Stored data entries
☆ ☆ ☆ ☆ ☆

Background: an optimization exercise with open tools, aiming at small area, a short achievable clock period and few clock cycles per item. Do not read the settings as production practice.
No functional check of the RTL was part of this run.
Power figures rest on the tool's default switching activity, not on a simulated workload.

===== run.sh =====
#!/bin/bash
# synth_recipe.tcl (not shown) runs the flow's synth.tcl, then flattens the netlist and writes it again
# the make line also repeats each setting of config.mk as NAME=value (left out here)
make -C /OpenROAD-flow-scripts/flow DESIGN_CONFIG=/design/flow/config.mk WORK_HOME=/design/flow/orfs CLKGATE_MAP_FILE= SYNTH_SCRIPT=/design/flow/synth_recipe.tcl finish

===== config.mk =====
export PLATFORM = sky130hd
export DESIGN_NAME = cycling_speed_cadence_packet_top
export DESIGN_NICKNAME = cycling_speed_cadence_packet_top
export VERILOG_FILES = /design/flow/design.v
export SDC_FILE = /design/flow/constraint.sdc
export NUM_CORES = 4
export LEC_CHECK = 0
export CAP_MARGIN = 20
export CORE_MARGIN = 2
export CORE_UTILIZATION = 40
export SLEW_MARGIN = 20

===== constraint.sdc =====
create_clock -name core_clock -period 10.0 [get_ports {i_clk}]
set_input_delay 2.0000 -clock core_clock [delete_from_list [all_inputs] [get_ports {i_clk}]]
set_output_delay 2.0000 -clock core_clock [all_outputs]
set_load 0.01 [all_outputs]

===== design.v =====
`timescale 1ns / 1ps
`default_nettype none
package cscp_pkg;
    localparam int unsigned PACKET_LENGTH = 11;
    localparam int unsigned APB_DATA_W = 32;
    localparam int unsigned APB_ADDR_W = 3;
    localparam logic [0:0]  REG_CIRC       = 1'b0;
    localparam logic [11:0] CIRC_RESET     = 12'd2170;
    localparam logic [3:0]  BYTE_CNT_MAX   = 4'd15;
    localparam logic [3:0]  BYTE_CNT_LAST  = 4'(PACKET_LENGTH - 1);
    localparam logic [3:0]  WHEEL_FIRST    = 4'd1;
    localparam logic [3:0]  WHEEL_LAST     = 4'd4;
    localparam logic [3:0]  CRANK_AFTER_WH = 4'd7;
    localparam logic [3:0]  CRANK_NO_WH    = 4'd1;
    localparam logic [15:0] CAD_SCALE      = 16'd60000;
    localparam logic [7:0]  SPEED_MAX      = 8'hFF;
    localparam logic [15:0] CAD_MAX        = 16'hFFFF;
    localparam int unsigned DIV_W          = 64;
    localparam int unsigned STEP_W         = 6;
    localparam int unsigned PROD_W         = 48;
    typedef enum logic [4:0] {
        S_IDLE = 5'b00001,
        S_MUL  = 5'b00010,
        S_LOAD = 5'b00100,
        S_DIV  = 5'b01000,
        S_OUT  = 5'b10000
    } t_state;
endpackage
`default_nettype wire
`timescale 1ns / 1ps
`default_nettype none
import cscp_pkg::*;
module cycling_speed_cadence_packet_top (
    input  wire                                  i_clk,
    input  wire                                  i_rst_n,
    input  wire                                  i_in_valid,
    output logic                                 o_in_stall,
    input  wire  [7:0]                           i_data_byte,
    input  wire                                  i_last_byte,
    input  wire  [31:0]                          i_now_ms,
    output logic                                 o_out_valid,
    input  wire                                  i_out_stall,
    output logic [7:0]                           o_speed_kmh,
    output logic [15:0]                          o_cadence_rpm,
    output logic                                 o_zero_interval,
    input  wire                                  psel,
    input  wire                                  penable,
    input  wire                                  pwrite,
    input  wire  [cscp_pkg::APB_ADDR_W-1:0]      paddr,
    input  wire  [cscp_pkg::APB_DATA_W-1:0]      pwdata,
    output logic [cscp_pkg::APB_DATA_W-1:0]      prdata,
    output logic                                 pready
);
    cscp_pkg::t_state      r_state;
    logic [11:0]           r_circ;
    logic [3:0]            r_byte_cnt, n_byte_cnt;
    logic [1:0]            r_flags,    n_flags;
    logic [31:0]           r_wheel,    n_wheel;
    logic [15:0]           r_crank,    n_crank;
    logic [31:0]           r_prev_wheel;
    logic [15:0]           r_prev_crank;
    logic [31:0]           r_prev_time;
    logic [31:0]           r_wdiff;
    logic [15:0]           r_cdiff;
    logic [31:0]           r_delta;
    logic                  r_phase;
    logic [PROD_W-1:0]     r_prod;
    logic [DIV_W-1:0]      r_quo;
    logic [DIV_W-1:0]      r_rem;
    logic [DIV_W-1:0]      r_den;
    logic [STEP_W-1:0]     r_step;
    logic [7:0]            r_speed;
    logic [15:0]           r_cad;
    logic                  r_zero;
    logic                  r_out_valid;
    logic [7:0]            r_out_speed;
    logic [15:0]           r_out_cad;
    logic                  r_out_zero;
    logic                  in_acc;
    logic                  pkt_match;
    logic                  cfg_wr;
    logic [3:0]            cnt_m1;
    logic [3:0]            crank_start;
    logic [31:0]           wdiff;
    logic [15:0]           cdiff;
    logic [31:0]           delta;
    logic [31:0]           mul_a;
    logic [15:0]           mul_b;
    logic [DIV_W-1:0]      rem_sh;
    logic [DIV_W:0]        rem_sub;
    logic                  rem_ge;
    logic [DIV_W-1:0]      quo_nxt;
    logic                  out_free;
    assign o_in_stall   = (r_state != S_IDLE);
    assign in_acc       = i_in_valid && !o_in_stall;
    assign pkt_match    = (r_byte_cnt != BYTE_CNT_MAX) && (r_byte_cnt == BYTE_CNT_LAST);
    assign cfg_wr       = psel && penable && pwrite && pready;
    assign pready       = 1'b1;
    assign prdata       = (paddr[2] == REG_CIRC) ? {20'd0, r_circ} : '0;
    assign o_out_valid     = r_out_valid;
    assign o_speed_kmh     = r_out_speed;
    assign o_cadence_rpm   = r_out_cad;
    assign o_zero_interval = r_out_zero;
    assign out_free        = !r_out_valid || !i_out_stall;
    assign cnt_m1      = r_byte_cnt - 4'd1;
    assign crank_start = r_flags[0] ? CRANK_AFTER_WH : CRANK_NO_WH;
    always_comb begin
        n_byte_cnt = r_byte_cnt;
        n_flags    = r_flags;
        n_wheel    = r_wheel;
        n_crank    = r_crank;
        if (r_byte_cnt == 4'd0) begin
            n_flags = i_data_byte[1:0];
            n_wheel = '0;
            n_crank = '0;
        end else begin
            if (r_flags[0] && r_byte_cnt >= WHEEL_FIRST && r_byte_cnt <= WHEEL_LAST) begin
                n_wheel = r_wheel | ({24'd0, i_data_byte} << {cnt_m1[1:0], 3'b000});
            end
            if (r_flags[1] && r_byte_cnt == crank_start) begin
                n_crank[7:0] = r_crank[7:0] | i_data_byte;
            end
            if (r_flags[1] && r_byte_cnt == crank_start + 4'd1) begin
                n_crank[15:8] = r_crank[15:8] | i_data_byte;
            end
        end
        if (r_byte_cnt != BYTE_CNT_MAX) begin
            n_byte_cnt = r_byte_cnt + 4'd1;
        end
    end
    assign wdiff = n_wheel - r_prev_wheel;
    assign cdiff = n_crank - r_prev_crank;
    assign delta = i_now_ms - r_prev_time;
    assign mul_a   = r_phase ? {16'd0, r_cdiff} : r_wdiff;
    assign mul_b   = r_phase ? CAD_SCALE : {4'd0, r_circ};
    assign rem_sh  = {r_rem[DIV_W-2:0], r_quo[DIV_W-1]};
    assign rem_sub = {1'b0, rem_sh} - {1'b0, r_den};
    assign rem_ge  = !rem_sub[DIV_W];
    assign quo_nxt = {r_quo[DIV_W-2:0], rem_ge};
    always_ff @(posedge i_clk) begin
        if (!i_rst_n) begin
            r_circ <= CIRC_RESET;
        end else if (cfg_wr && paddr[2] == REG_CIRC) begin
            r_circ <= pwdata[11:0];
        end
    end
    always_ff @(posedge i_clk) begin
        if (!i_rst_n) begin
            r_byte_cnt   <= '0;
            r_flags      <= '0;
            r_wheel      <= '0;
            r_crank      <= '0;
            r_prev_wheel <= '0;
            r_prev_crank <= '0;
            r_prev_time  <= '0;
        end else if (in_acc) begin
            if (i_last_byte) begin
                r_byte_cnt <= '0;
                r_flags    <= '0;
                r_wheel    <= '0;
                r_crank    <= '0;
                if (pkt_match) begin
                    r_prev_wheel <= n_wheel;
                    r_prev_crank <= n_crank;
                    r_prev_time  <= i_now_ms;
                end
            end else begin
                r_byte_cnt <= n_byte_cnt;
                r_flags    <= n_flags;
                r_wheel    <= n_wheel;
                r_crank    <= n_crank;
            end
        end
    end
    always_ff @(posedge i_clk) begin
        if (!i_rst_n) begin
            r_state     <= S_IDLE;
            r_phase     <= 1'b0;
            r_step      <= '0;
            r_out_valid <= 1'b0;
        end else begin
            if (r_state == S_OUT && out_free) begin
                r_out_valid <= 1'b1;
            end else if (r_out_valid && !i_out_stall) begin
                r_out_valid <= 1'b0;
            end
            case (r_state)
                S_IDLE: begin
                    if (in_acc && i_last_byte && pkt_match) begin
                        r_phase <= 1'b0;
                        if (delta == 32'd0) begin
                            r_state <= S_OUT;
                        end else begin
                            r_state <= S_MUL;
                        end
                    end
                end
                S_MUL: begin
                    r_state <= S_LOAD;
                end
                S_LOAD: begin
                    r_step  <= '0;
                    r_state <= S_DIV;
                end
                S_DIV: begin
                    r_step <= r_step + 1'b1;
                    if (r_step == '1) begin
                        r_phase <= 1'b1;
                        r_state <= r_phase ? S_OUT : S_MUL;
                    end
                end
                S_OUT: begin
                    if (out_free) begin
                        r_state <= S_IDLE;
                    end
                end
                default: begin
                    r_state <= S_IDLE;
                end
            endcase
        end
    end
    always_ff @(posedge i_clk) begin
        case (r_state)
            S_IDLE: begin
                if (in_acc && i_last_byte && pkt_match) begin
                    r_wdiff <= wdiff;
                    r_cdiff <= cdiff;
                    r_delta <= delta;
                    r_zero  <= (delta == 32'd0);
                    r_speed <= SPEED_MAX;
                    r_cad   <= CAD_MAX;
                end
            end
            S_MUL: begin
                r_prod <= PROD_W'(mul_a) * PROD_W'(mul_b);
            end
            S_LOAD: begin
                r_rem <= '0;
                if (r_phase) begin
                    r_quo <= {16'd0, r_prod};
                    r_den <= {32'd0, r_delta};
                end else begin
                    r_quo <= ({16'd0, r_prod} << 5) + ({16'd0, r_prod} << 2);
                    r_den <= ({32'd0, r_delta} << 3) + ({32'd0, r_delta} << 1);
                end
            end
            S_DIV: begin
                r_rem <= rem_ge ? rem_sub[DIV_W-1:0] : rem_sh;
                r_quo <= quo_nxt;
                if (r_step == '1) begin
                    if (r_phase) begin
                        r_cad <= (quo_nxt > DIV_W'(CAD_MAX)) ? CAD_MAX : quo_nxt[15:0];
                    end else begin
                        r_speed <= (quo_nxt > DIV_W'(SPEED_MAX)) ? SPEED_MAX : quo_nxt[7:0];
                    end
                end
            end
            S_OUT: begin
                if (out_free) begin
                    r_out_speed <= r_speed;
                    r_out_cad   <= r_cad;
                    r_out_zero  <= r_zero;
                end
            end
            default: begin
            end
        endcase
    end
endmodule
`default_nettype wire

==> reports/results.txt <==
outcome -> timing/DRC/antenna clean
fin util -> 0.444
ys flop type -> edfxtp_1
buffer depth of the longest clock path -> 3
post-route ant nets -> 0
WL per Instance -> 17.1 um
# DRC -> 0
Yosys warning count -> 1
number of synthesized flops with an enable pin -> 341
RSZ-0062 raised after global routing -> no
CP Capture Type -> flop
syn_area_per_cell -> 9.09 sq um
die area -> 116000 sq um
most frequent CP cell -> fa_1
Die Y -> 341 um
post-route insts no fill -> 6575
most common cell after layout, fill and taps aside -> nand2_1
Tot GR Track Use -> 0.194
Final Cell Area -> 50000 sq um
sequential area share after synthesis -> 0.295
post-synthesis cell area -> 45500 sq um
Final Wtd Congestion -> 0.874
slowest stage delay, CP -> 0.85 ns
Final Hold Fails -> 0
largest net degree at the start of global routing -> 145
WP data arrival -> 8.65 ns
crit path cell chain -> buf_12 > and2_1 > a21oi_1 > fa_1 > inv_1 > fa_1 > fa_1 > fa_1 > fa_1 > inv_1 > fa_1 > inv_1 > ha_1 > a21o_1 > a21o_1 > a21oi_1 > o311ai_0 > a311o_1 > a21bo_2 > nand3_1 > nand2_1 > a21oi_1 > o41ai_1 > xor2_1
vias in the first global route -> 33900
routed wire length -> 112000 um
initial core utilization -> 0.404
crit start category -> flop
clock latency (worst-skew pair) -> 0.68 ns
CTS resizes -> 0
Core ar. -> 113000 sq um
Syn-to-layout area delta -> 9.94%
CTS root buf -> clkbuf_16
Buffers on Ports -> 99
Detailed Place HPWL -> 83400 um
Crit Path Class -> flop to flop
Pwr per Cell Area -> 104 nW/um^2
chip width -> 341 um
vias -> 34400
Tmin final -> 8.25 ns
clock slew at reported path FFs -> 0.06 ns
Hold Buf Count CTS -> 0
Max FO, Critical Path -> 144
CP max stage cell -> dfxtp_4
antenna violations before repair -> 3
unique cell type count in the Yosys netlist -> 95
# setup viols final -> 0
First-pass DRT Iterations -> 6
vias per cell -> 5.23
achievable clock frequency -> 121 MHz
LEAKAGE -> 0.0207 uW
post-CTS setup repair buffer count -> 0
max-cap check violation count -> 0
Clock Skews -> 0.0417 ns
Iter 0 DRT Violations -> 2093
peak supply drop -> 134 uV
layout cells sized above 1 -> 0.0418
clk sinks -> 500
worst hold path type -> flop to flop
Slew Limit Fails -> 0
H-tree levels -> 2
DP Area -> 48000 sq um
placed insts -> 6462
CTS tree -> done
critical path required time -> 10.40 ns
Filler cells -> 11000
Fin Setup TNS -> 0 ns
first-pass GRT wire length -> 183000 um
post-synthesis async set-or-reset flop share -> 0
commonest non-fill, non-tap cells in the layout -> nand2_1, inv_1, fa_1
worst-margin pin slew -> 1.05 ns
Site Rows -> 123
Mapped Cells -> 5006
grt total ovfl -> 0
Ports -> 143
cts bufs inserted -> 59
Synth Register Bits -> 500
Slew Limit Headroom -> 0.294
Period Utilization, post-route -> 0.825
nets -> 5831
==> stage by stage <==
step	setup slack (ns)	total power, uW	hold slack, ns
floorplan	2.38	2800	0.400
global placement	1.78	2970	0.402
detailed placement	1.77	2970	0.405
CTS	1.73	5230	0.422
global route	1.29	5420	0.425
finish	1.75	5180	0.420
==> worst max-delay path: cells and delay by family, from the launching register on <==
family | cells | cell delay [ns]
flops | 1 | 0.85
fa+ha+maj | 7 | 3.59
buf+inv | 4 | 0.70
compound gates | 9 | 1.97
simple gates | 3 | 0.58
xor+xnor | 1 | 0.15
==> cell usage after synthesis, types with 26 or more instances <==
library cell	number	area, sq um
nor4_1	27	169
fa_1	376	7530
xor2_1	84	736
a22oi_1	65	488
and3_1	32	200
a31oi_1	27	169
dfxtp_1	159	3180
and2_1	154	963
nand2b_1	45	282
or3_1	39	244
xnor2_1	142	1240
nand4_1	29	181
nand2_1	625	2350
a21oi_1	348	1740
nor2_1	296	1110
nor2b_1	118	738
edfxtp_1	341	10200
nor3_1	61	305
clkbuf_1	205	769
nand3_1	75	375
a21o_1	97	728
o21ai_0	172	861
ha_1	349	4370
a22o_1	47	412
a211oi_1	26	195
inv_1	617	2320
a21boi_0	99	743
o21a_1	49	368
==> layer usage <==
metal	wire, um	vias to the layer above	share of wire	global-route usage
met5	13	-	0.00012	0
met3	5170	145	0.046	0.0244
met4	3040	2	0.027	0.0569
met1	52000	16600	0.46	0.265
met2	52200	773	0.46	0.321
li1	-	16900	-	-
==> kinds of logic (layout without fill, tap and decap cells) <==
| logic type | count (synthesis) | count (layout) | share of synthesized area |
|---|---|---|---|
| compound gates | 1111 | 1111 | 0.160 |
| xor+xnor | 226 | 226 | 0.0435 |
| other cells | 2 | 73 | 0.000165 |
| simple gates | 1560 | 1560 | 0.163 |
| flops | 500 | 500 | 0.295 |
| buf+inv | 867 | 865 | 0.0742 |
| fa+ha+maj | 725 | 725 | 0.261 |
| mux | 15 | 15 | 0.00344 |
==> power breakdown <==
part	internal, uW	switching (uW)
registers	2210	2.84
clock network	1320	929
logic	295	427
==> cell type report <==
| type | instances | area (sq um) | area share |
|---|---|---|---|
| Inverter | 618 | 2330 | 0.0465 |
| Multi-Input combinational cell | 3709 | 29100 | 0.581 |
| Tap cell | 1500 | 1880 | 0.0375 |
| Clock inverter | 36 | 415 | 0.00830 |
| Timing Repair Buffer | 135 | 1280 | 0.0257 |
| Sequential cell | 500 | 13400 | 0.268 |
| Clock buffer | 76 | 1630 | 0.0326 |
| Antenna cell | 1 | 2.50 | 0.0000500 |
==> sequential cells by signal, indices dropped and copies added (netlist names), 2 cells and up <==
register / cells
r_out_cad: 16
r_crank: 16
r_prev_time: 32
r_speed: 8
r_out_speed: 8
r_state: 5
r_prev_wheel: 32
r_step: 6
r_cad: 16
r_circ: 12
r_prod: 48
r_wheel: 32
r_delta: 32
r_rem: 63
r_quo: 64
r_wdiff: 32
r_flags: 2
r_byte_cnt: 4
r_cdiff: 16
r_prev_crank: 16
r_den: 36
==> final timing paths <==
| kind | startpoint | end | slack, ns | depth (start not counted) |
|---|---|---|---|---|
| max | r_phase | r_prod[45] | 1.75 | 24 |
| min reg2reg | r_speed[7] | r_out_speed[7] | 0.42 | 0 |
| min | r_speed[7] | r_out_speed[7] | 0.42 | 0 |
| max reg2reg | r_phase | r_prod[45] | 1.75 | 24 |

## separate check: timing with driven ports
The flow's constraints put no driver on any port. The routed layout listed below was extracted and timed again, unchanged, in two steps.
Step 1: set_driving_cell puts a clkbuf_16 on i_clk and a buf_2 on each other input, an assumption about the parent block.
Step 2 also shifts input and output timing later by t, the mid clock arrival at the registers, as if the neighbouring blocks saw the same clock.
a / b / c = no drivers / after step 1 / after step 2; a / b = the first two.
t, ns: 0.730
slack for setup (ns): 1.750 / 1.750 / 1.750
worst setup path at the end: register to register
worst register clock-pin slew, ns: 0.08 / 0.08
cell pins on the clock port's net: 1
After both steps this run still meets setup and hold. The setup slack of this run moves by 0.000 ns with the drivers and by 0.000 ns with both steps.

☆ ☆ ☆ ☆ ☆

Lines from the start of the entries through the one containing "# synth_recipe.tcl (not" are to be set down again exactly, both ends included.

## Answer to this problem
Background: an optimization exercise with open tools, aiming at small area, a short achievable clock period and few clock cycles per item. Do not read the settings as production practice.
No functional check of the RTL was part of this run.
Power figures rest on the tool's default switching activity, not on a simulated workload.

===== run.sh =====
#!/bin/bash
# synth_recipe.tcl (not shown) runs the flow's synth.tcl, then flattens the netlist and writes it again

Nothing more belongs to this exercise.